I’m not sure how he’d know. There’s no way Luca underwent any sort of training whatsoever for this job. “No, I didnotforget something.” I can feel that familiar panic pooling in my chest. “I submitted everything I needed to submit on the day I received the email.”
Luca nods. “I wouldn’t expect any less of you.” He pulls out a rag and starts cleaning the counter in front of him. Except I suspect it’s a gesture for my benefit—to make it look like he’s working—because he just keeps swiping at the same two-square-foot area. “So did you ace the orientation and they sent you home early?”
I press the elevator button again and then give up. “I can’t talk now. I have to climb eight flights of stairs to myapartment.” And with that, I slip out of my high-heeled shoes and make a run for the stairwell. Once inside, I shuffle up each stair as fast as I can in my fitted pencil skirt, cursing my choice of clothing today. I’d kill for Mrs. Goodwin’s black trousers right now.
I manage to keep up a swift, steady pace until I get to the fourth floor, and then my thighs start burning and my steps begin to slow. By the fifth floor, I’m holding on to the railing and starting to breathe hard. Around the seventh floor, I’m panting and cursing. How hard is it to fix an elevator? Maybe Dante should be fired. “Maybe Luca should be fired, too,” I mutter.
And then, from behind me on the stairs, I hear the most annoying voice I’ve ever heard in my life ring out. “You called?”
I spin around as elegantly as I can muster in this cursed skirt while clutching the railing for dear life and find Luca casually ascending the stairs, half a flight behind me, breathing normally, not a hair out of place. “Why are you following me?” I demand.

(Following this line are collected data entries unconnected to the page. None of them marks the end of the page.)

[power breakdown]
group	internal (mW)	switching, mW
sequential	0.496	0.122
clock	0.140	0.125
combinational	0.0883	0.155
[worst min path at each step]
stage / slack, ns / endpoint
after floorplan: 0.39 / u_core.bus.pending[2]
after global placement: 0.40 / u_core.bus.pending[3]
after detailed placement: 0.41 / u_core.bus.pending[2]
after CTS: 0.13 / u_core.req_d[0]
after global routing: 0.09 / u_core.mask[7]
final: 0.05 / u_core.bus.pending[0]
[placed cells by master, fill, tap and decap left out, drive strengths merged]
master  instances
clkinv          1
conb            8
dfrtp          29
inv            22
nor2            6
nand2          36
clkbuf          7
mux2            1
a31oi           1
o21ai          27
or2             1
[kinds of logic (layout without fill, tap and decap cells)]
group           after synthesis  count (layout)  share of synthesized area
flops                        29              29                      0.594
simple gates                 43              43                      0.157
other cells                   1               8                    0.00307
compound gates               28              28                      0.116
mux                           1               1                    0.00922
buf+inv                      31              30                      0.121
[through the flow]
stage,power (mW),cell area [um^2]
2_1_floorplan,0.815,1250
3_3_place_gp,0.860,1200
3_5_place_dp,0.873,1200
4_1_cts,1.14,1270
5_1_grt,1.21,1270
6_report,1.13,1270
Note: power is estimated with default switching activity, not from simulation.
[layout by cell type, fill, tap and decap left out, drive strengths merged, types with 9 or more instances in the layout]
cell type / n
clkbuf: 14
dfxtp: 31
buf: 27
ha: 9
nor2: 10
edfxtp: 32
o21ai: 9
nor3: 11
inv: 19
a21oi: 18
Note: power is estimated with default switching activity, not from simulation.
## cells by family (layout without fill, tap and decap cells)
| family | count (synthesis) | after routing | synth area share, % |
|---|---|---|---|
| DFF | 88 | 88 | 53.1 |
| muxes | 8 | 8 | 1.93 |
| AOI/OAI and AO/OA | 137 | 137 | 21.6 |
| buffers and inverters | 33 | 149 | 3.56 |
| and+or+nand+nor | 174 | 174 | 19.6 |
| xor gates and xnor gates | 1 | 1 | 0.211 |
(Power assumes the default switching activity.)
<file path="src/rtl/pw_addr_ctrl_if.sv">
// Bus bundle for the pointwise-conv address controller: job configuration and
// handshake from the scheduler, and SRAM/PE-facing read, write and status outputs.
interface pw_addr_ctrl_if #(
  parameter int W_ADDR_W  = 10,
  parameter int D_RADDR_W = 13,
  parameter int D_WADDR_W = 14,
  parameter int CH_W      = 4,
  parameter int FN_W      = 6,
  parameter int WIN_W     = 14,
  parameter int B_ADDR_W  = 6
);
  logic                 start;
  logic [W_ADDR_W-1:0]  w_base;
  logic [CH_W-1:0]      ch_groups;
  logic [FN_W-1:0]      filt_groups;
  logic [WIN_W-1:0]     win_size;
  logic [D_WADDR_W-1:0] wr_base;
  logic                 stall;
  logic                 act_valid;

  logic [W_ADDR_W-1:0]  w_addr;
  logic                 w_rd_en;
  logic [D_RADDR_W-1:0] d_rd_addr;
  logic                 d_rd_en;
  logic                 acc_clear;
  logic                 acc_last;
  logic [D_WADDR_W-1:0] d_wr_addr;
  logic                 d_wr_en;
  logic [B_ADDR_W-1:0]  b_addr;
  logic                 b_rd_en;
  logic                 busy;
  logic                 done;
  logic                 cfg_err;

  modport master (
    output start, w_base, ch_groups, filt_groups, win_size, wr_base, stall, act_valid,
    input  w_addr, w_rd_en, d_rd_addr, d_rd_en, acc_clear, acc_last,
    input  d_wr_addr, d_wr_en, b_addr, b_rd_en, busy, done, cfg_err
  );

  modport slave (
    input  start, w_base, ch_groups, filt_groups, win_size, wr_base, stall, act_valid,
    output w_addr, w_rd_en, d_rd_addr, d_rd_en, acc_clear, acc_last,
    output d_wr_addr, d_wr_en, b_addr, b_rd_en, busy, done, cfg_err
  );
endinterface

</file>
<file path="src/rtl/pw_addr_ctrl.sv">
// Pointwise-conv read/write address sequencer (ch innermost, then pixel, then filter group).
// Define PW_BIAS_ADDR_EN to build the per-filter-group bias fetch; otherwise b_* stay 0.
//
// state   | meaning
// --------+-----------------------------------------------------------
// S_IDLE  | waiting for start; config checked and latched on start
// S_RUN   | issuing one weight/feature read per non-stalled cycle
// S_DRAIN | reads finished, waiting for all activation writes
// S_DONE  | one-cycle done pulse, then back to idle
module pw_addr_ctrl #(
  parameter int W_ADDR_W  = 10,
  parameter int D_RADDR_W = 13,
  parameter int D_WADDR_W = 14,
  parameter int CH_W      = 4,
  parameter int FN_W      = 6,
  parameter int WIN_W     = 14,
  parameter int B_ADDR_W  = 6
) (
  input logic          clk,
  input logic          rst,
  pw_addr_ctrl_if.slave bus
);
  localparam int CNT_W = WIN_W + FN_W;

  typedef enum logic [1:0] {
    S_IDLE  = 2'd0,
    S_RUN   = 2'd1,
    S_DRAIN = 2'd2,
    S_DONE  = 2'd3
  } state_t;

  state_t state_q, state_d;

  logic [CH_W-1:0]      chg_q, ch_q, nxt_ch;
  logic [WIN_W-1:0]     win_q, pix_q, nxt_pix, pix_inc;
  logic [FN_W-1:0]      fng_q, filt_q, nxt_filt;
  logic [W_ADDR_W-1:0]  w_fbase_q, nxt_fbase, w_addr_q, nxt_w;
  logic [D_RADDR_W-1:0] d_rd_addr_q, nxt_d;
  logic [D_WADDR_W-1:0] wr_base_q, d_wr_addr_q;
  logic [CNT_W-1:0]     wr_cnt_q, wr_total_q;
  logic rd_en_q, rd_last_q, acc_clear_q, acc_last_q, d_wr_en_q;
  logic busy_q, done_q, cfg_err_q;
  logic cfg_bad, accept, advance, ch_last, pix_last;
  logic nxt_ch_last, nxt_grp_first, nxt_all_last;

  assign cfg_bad = (bus.ch_groups == '0) || (bus.filt_groups == '0) || (bus.win_size == '0);
  assign accept  = (state_q == S_IDLE) && bus.start && !cfg_bad;
  // rd_last_q marks that the read on the outputs is the final one of the job
  assign advance = (state_q == S_RUN) && !bus.stall && !rd_last_q;

  assign ch_last       = (ch_q == chg_q - CH_W'(1));
  assign pix_last      = (pix_q == win_q - WIN_W'(1));
  assign pix_inc       = pix_q + WIN_W'(1);
  assign nxt_ch_last   = (nxt_ch == chg_q - CH_W'(1));
  assign nxt_grp_first = (nxt_ch == '0) && (nxt_pix == '0);
  assign nxt_all_last  = nxt_ch_last && (nxt_pix == win_q - WIN_W'(1)) &&
                         (nxt_filt == fng_q - FN_W'(1));

  // Running-base address stepping: no multipliers, wraps at port width.
  always_comb begin
    nxt_ch    = ch_q + CH_W'(1);
    nxt_pix   = pix_q;
    nxt_filt  = filt_q;
    nxt_fbase = w_fbase_q;
    nxt_w     = w_addr_q + W_ADDR_W'(1);
    nxt_d     = d_rd_addr_q + D_RADDR_W'(win_q);
    if (ch_last) begin
      nxt_ch  = '0;
      nxt_pix = pix_inc;
      nxt_w   = w_fbase_q;
      nxt_d   = D_RADDR_W'(pix_inc);
      if (pix_last) begin
        nxt_pix   = '0;
        nxt_filt  = filt_q + FN_W'(1);
        nxt_fbase = w_fbase_q + W_ADDR_W'(chg_q);
        nxt_w     = w_fbase_q + W_ADDR_W'(chg_q);
        nxt_d     = '0;
      end
    end
  end

  always_comb begin
    state_d = state_q;
    case (state_q)
      S_IDLE:  if (accept) state_d = S_RUN;
      S_RUN:   if (rd_last_q) state_d = S_DRAIN;
      S_DRAIN: if (wr_cnt_q == wr_total_q) state_d = S_DONE;
      S_DONE:  state_d = S_IDLE;
      default: state_d = S_IDLE;
    endcase
  end

  always_ff @(posedge clk or negedge rst) begin
    if (!rst) begin
      state_q     <= S_IDLE;
      busy_q      <= 1'b0;
      done_q      <= 1'b0;
      cfg_err_q   <= 1'b0;
      chg_q       <= '0;
      fng_q       <= '0;
      win_q       <= '0;
      wr_base_q   <= '0;
      ch_q        <= '0;
      pix_q       <= '0;
      filt_q      <= '0;
      w_fbase_q   <= '0;
      w_addr_q    <= '0;
      d_rd_addr_q <= '0;
      rd_en_q     <= 1'b0;
      rd_last_q   <= 1'b0;
      acc_clear_q <= 1'b0;
      acc_last_q  <= 1'b0;
      wr_total_q  <= '0;
    end else begin
      state_q     <= state_d;
      busy_q      <= (state_d != S_IDLE);
      done_q      <= (state_d == S_DONE);
      cfg_err_q   <= (state_q == S_IDLE) && bus.start && cfg_bad;
      rd_en_q     <= 1'b0;
      acc_clear_q <= 1'b0;
      acc_last_q  <= 1'b0;
      if (accept) begin
        chg_q       <= bus.ch_groups;
        fng_q       <= bus.filt_groups;
        win_q       <= bus.win_size;
        wr_base_q   <= bus.wr_base;
        ch_q        <= '0;
        pix_q       <= '0;
        filt_q      <= '0;
        w_fbase_q   <= bus.w_base;
        w_addr_q    <= bus.w_base;
        d_rd_addr_q <= '0;
        rd_en_q     <= 1'b1;
        acc_clear_q <= 1'b1;
        acc_last_q  <= (bus.ch_groups == CH_W'(1));
        rd_last_q   <= (bus.ch_groups == CH_W'(1)) && (bus.win_size == WIN_W'(1)) &&
                       (bus.filt_groups == FN_W'(1));
        wr_total_q  <= CNT_W'(bus.win_size);
      end else if (advance) begin
        ch_q        <= nxt_ch;
        pix_q       <= nxt_pix;
        filt_q      <= nxt_filt;
        w_fbase_q   <= nxt_fbase;
        w_addr_q    <= nxt_w;
        d_rd_addr_q <= nxt_d;
        rd_en_q     <= 1'b1;
        acc_clear_q <= (nxt_ch == '0);
        acc_last_q  <= nxt_ch_last;
        rd_last_q   <= nxt_all_last;
        // expected write total grows by one window per filter group entered
        if (nxt_grp_first) wr_total_q <= wr_total_q + CNT_W'(win_q);
      end
    end
  end

  always_ff @(posedge clk or negedge rst) begin
    if (!rst) begin
      wr_cnt_q    <= '0;
      d_wr_en_q   <= 1'b0;
      d_wr_addr_q <= '0;
    end else begin
      d_wr_en_q <= 1'b0;
      if (accept) begin
        wr_cnt_q <= '0;
      end else if ((state_q != S_IDLE) && bus.act_valid) begin
        d_wr_en_q   <= 1'b1;
        d_wr_addr_q <= wr_base_q + D_WADDR_W'(wr_cnt_q);
        wr_cnt_q    <= wr_cnt_q + CNT_W'(1);
      end
    end
  end

`ifdef PW_BIAS_ADDR_EN
  logic [B_ADDR_W-1:0] b_addr_q;
  logic                b_rd_en_q;

  always_ff @(posedge clk or negedge rst) begin
    if (!rst) begin
      b_addr_q  <= '0;
      b_rd_en_q <= 1'b0;
    end else begin
      b_rd_en_q <= 1'b0;
      if (accept) begin
        b_rd_en_q <= 1'b1;
        b_addr_q  <= '0;
      end else if (advance && nxt_grp_first) begin
        b_rd_en_q <= 1'b1;
        b_addr_q  <= B_ADDR_W'(nxt_filt);
      end
    end
  end

  assign bus.b_addr  = b_addr_q;
  assign bus.b_rd_en = b_rd_en_q;
`else
  assign bus.b_addr  = '0;
  assign bus.b_rd_en = 1'b0;
`endif

  assign bus.w_addr    = w_addr_q;
  assign bus.w_rd_en   = rd_en_q;
  assign bus.d_rd_addr = d_rd_addr_q;
  assign bus.d_rd_en   = rd_en_q;
  assign bus.acc_clear = acc_clear_q;
  assign bus.acc_last  = acc_last_q;
  assign bus.d_wr_addr = d_wr_addr_q;
  assign bus.d_wr_en   = d_wr_en_q;
  assign bus.busy      = busy_q;
  assign bus.done      = done_q;
  assign bus.cfg_err   = cfg_err_q;
endmodule

</file>
<file path="src/flat_wrapper.sv">
// flat-port wrapper written by rule: the top's interface ports become plain ports
module pw_addr_ctrl_flat 
#(
  parameter int W_ADDR_W  = 10,
  parameter int D_RADDR_W = 13,
  parameter int D_WADDR_W = 14,
  parameter int CH_W      = 4,
  parameter int FN_W      = 6,
  parameter int WIN_W     = 14,
  parameter int B_ADDR_W  = 6
)
  (clk, rst, bus_start, bus_w_base, bus_ch_groups, bus_filt_groups, bus_win_size, bus_wr_base, bus_stall, bus_act_valid, bus_w_addr, bus_w_rd_en, bus_d_rd_addr, bus_d_rd_en, bus_acc_clear, bus_acc_last, bus_d_wr_addr, bus_d_wr_en, bus_b_addr, bus_b_rd_en, bus_busy, bus_done, bus_cfg_err);
  pw_addr_ctrl_if #(.W_ADDR_W(W_ADDR_W), .D_RADDR_W(D_RADDR_W), .D_WADDR_W(D_WADDR_W), .CH_W(CH_W), .FN_W(FN_W), .WIN_W(WIN_W), .B_ADDR_W(B_ADDR_W)) bus_i ();
  input logic clk;
  input logic rst;
  input wire logic [$bits(bus_i.start)-1:0] bus_start;
  input wire logic [$bits(bus_i.w_base)-1:0] bus_w_base;
  input wire logic [$bits(bus_i.ch_groups)-1:0] bus_ch_groups;
  input wire logic [$bits(bus_i.filt_groups)-1:0] bus_filt_groups;
  input wire logic [$bits(bus_i.win_size)-1:0] bus_win_size;
  input wire logic [$bits(bus_i.wr_base)-1:0] bus_wr_base;
  input wire logic [$bits(bus_i.stall)-1:0] bus_stall;
  input wire logic [$bits(bus_i.act_valid)-1:0] bus_act_valid;
  output wire logic [$bits(bus_i.w_addr)-1:0] bus_w_addr;
  output wire logic [$bits(bus_i.w_rd_en)-1:0] bus_w_rd_en;
  output wire logic [$bits(bus_i.d_rd_addr)-1:0] bus_d_rd_addr;
  output wire logic [$bits(bus_i.d_rd_en)-1:0] bus_d_rd_en;
  output wire logic [$bits(bus_i.acc_clear)-1:0] bus_acc_clear;
  output wire logic [$bits(bus_i.acc_last)-1:0] bus_acc_last;
  output wire logic [$bits(bus_i.d_wr_addr)-1:0] bus_d_wr_addr;
  output wire logic [$bits(bus_i.d_wr_en)-1:0] bus_d_wr_en;
  output wire logic [$bits(bus_i.b_addr)-1:0] bus_b_addr;
  output wire logic [$bits(bus_i.b_rd_en)-1:0] bus_b_rd_en;
  output wire logic [$bits(bus_i.busy)-1:0] bus_busy;
  output wire logic [$bits(bus_i.done)-1:0] bus_done;
  output wire logic [$bits(bus_i.cfg_err)-1:0] bus_cfg_err;
  assign bus_i.start = bus_start;
  assign bus_i.w_base = bus_w_base;
  assign bus_i.ch_groups = bus_ch_groups;
  assign bus_i.filt_groups = bus_filt_groups;
  assign bus_i.win_size = bus_win_size;
  assign bus_i.wr_base = bus_wr_base;
  assign bus_i.stall = bus_stall;
  assign bus_i.act_valid = bus_act_valid;
  assign bus_w_addr = bus_i.w_addr;
  assign bus_w_rd_en = bus_i.w_rd_en;
  assign bus_d_rd_addr = bus_i.d_rd_addr;
  assign bus_d_rd_en = bus_i.d_rd_en;
  assign bus_acc_clear = bus_i.acc_clear;
  assign bus_acc_last = bus_i.acc_last;
  assign bus_d_wr_addr = bus_i.d_wr_addr;
  assign bus_d_wr_en = bus_i.d_wr_en;
  assign bus_b_addr = bus_i.b_addr;
  assign bus_b_rd_en = bus_i.b_rd_en;
  assign bus_busy = bus_i.busy;
  assign bus_done = bus_i.done;
  assign bus_cfg_err = bus_i.cfg_err;
  pw_addr_ctrl #(.W_ADDR_W(W_ADDR_W), .D_RADDR_W(D_RADDR_W), .D_WADDR_W(D_WADDR_W), .CH_W(CH_W), .FN_W(FN_W), .WIN_W(WIN_W), .B_ADDR_W(B_ADDR_W)) u_core (.clk(clk), .rst(rst), .bus(bus_i));
endmodule
</file>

“I’m not following you. I simply came to ask if you wanted to take the elevator.”
I grip the railing harder. “I thought the elevator was broken.”
“Oh, it is.” Luca nods. “The passenger elevator, anyway. But we could have taken the freight elevator.”
I gape at him. “Are you kidding? Why didn’t you tell me there was a freight elevator?”
“Maybe I like seeing your nose all scrunched up like that when you’re out of breath.”
If I had the energy right now, I would push him down these stairs. Instead, I swing around and start my slow shuffle back up.
Luca takes the steps two at a time, and in less than three seconds he’s standing on the step above me, looking down. “Actually, I didn’t tell you there was a freight elevator because you ran out too quickly and didn’t give me a chance.”
On equal footing, he’s a good eight inches taller than me, so I have to tilt my head back to look at him on the upper stair. “Are you saying I could have been riding the freight elevator all along?”
Luca shakes his head. “It’s in the back of the building, and you have to go through the storage closet to get to it. You can’t go on your own. I’d have to take you, because you need a key to access it.”
My gaze slides past Luca to the door on the landing behind him, lingering on the large number eight painted there. “Well, I guess it’s too late now. This is my floor.”
I haul myself up the last few steps and push through the door into my hallway. Luca trails after me to my apartment. I consider telling him to go away, but at this point, it would be more trouble to argue with him than to just let him tag along. I do my best to ignore him as I pull out my key, unlock the door, and push it open. It doesn’t really surprise me that Luca follows me into my apartment, too. He’s never struck me as someone who waits for an invitation. I head directly to the built-in cabinets on the far wall, while Luca stands in the middle of the living room, spinning in a slow circle.
“I like what you’ve done with the place.”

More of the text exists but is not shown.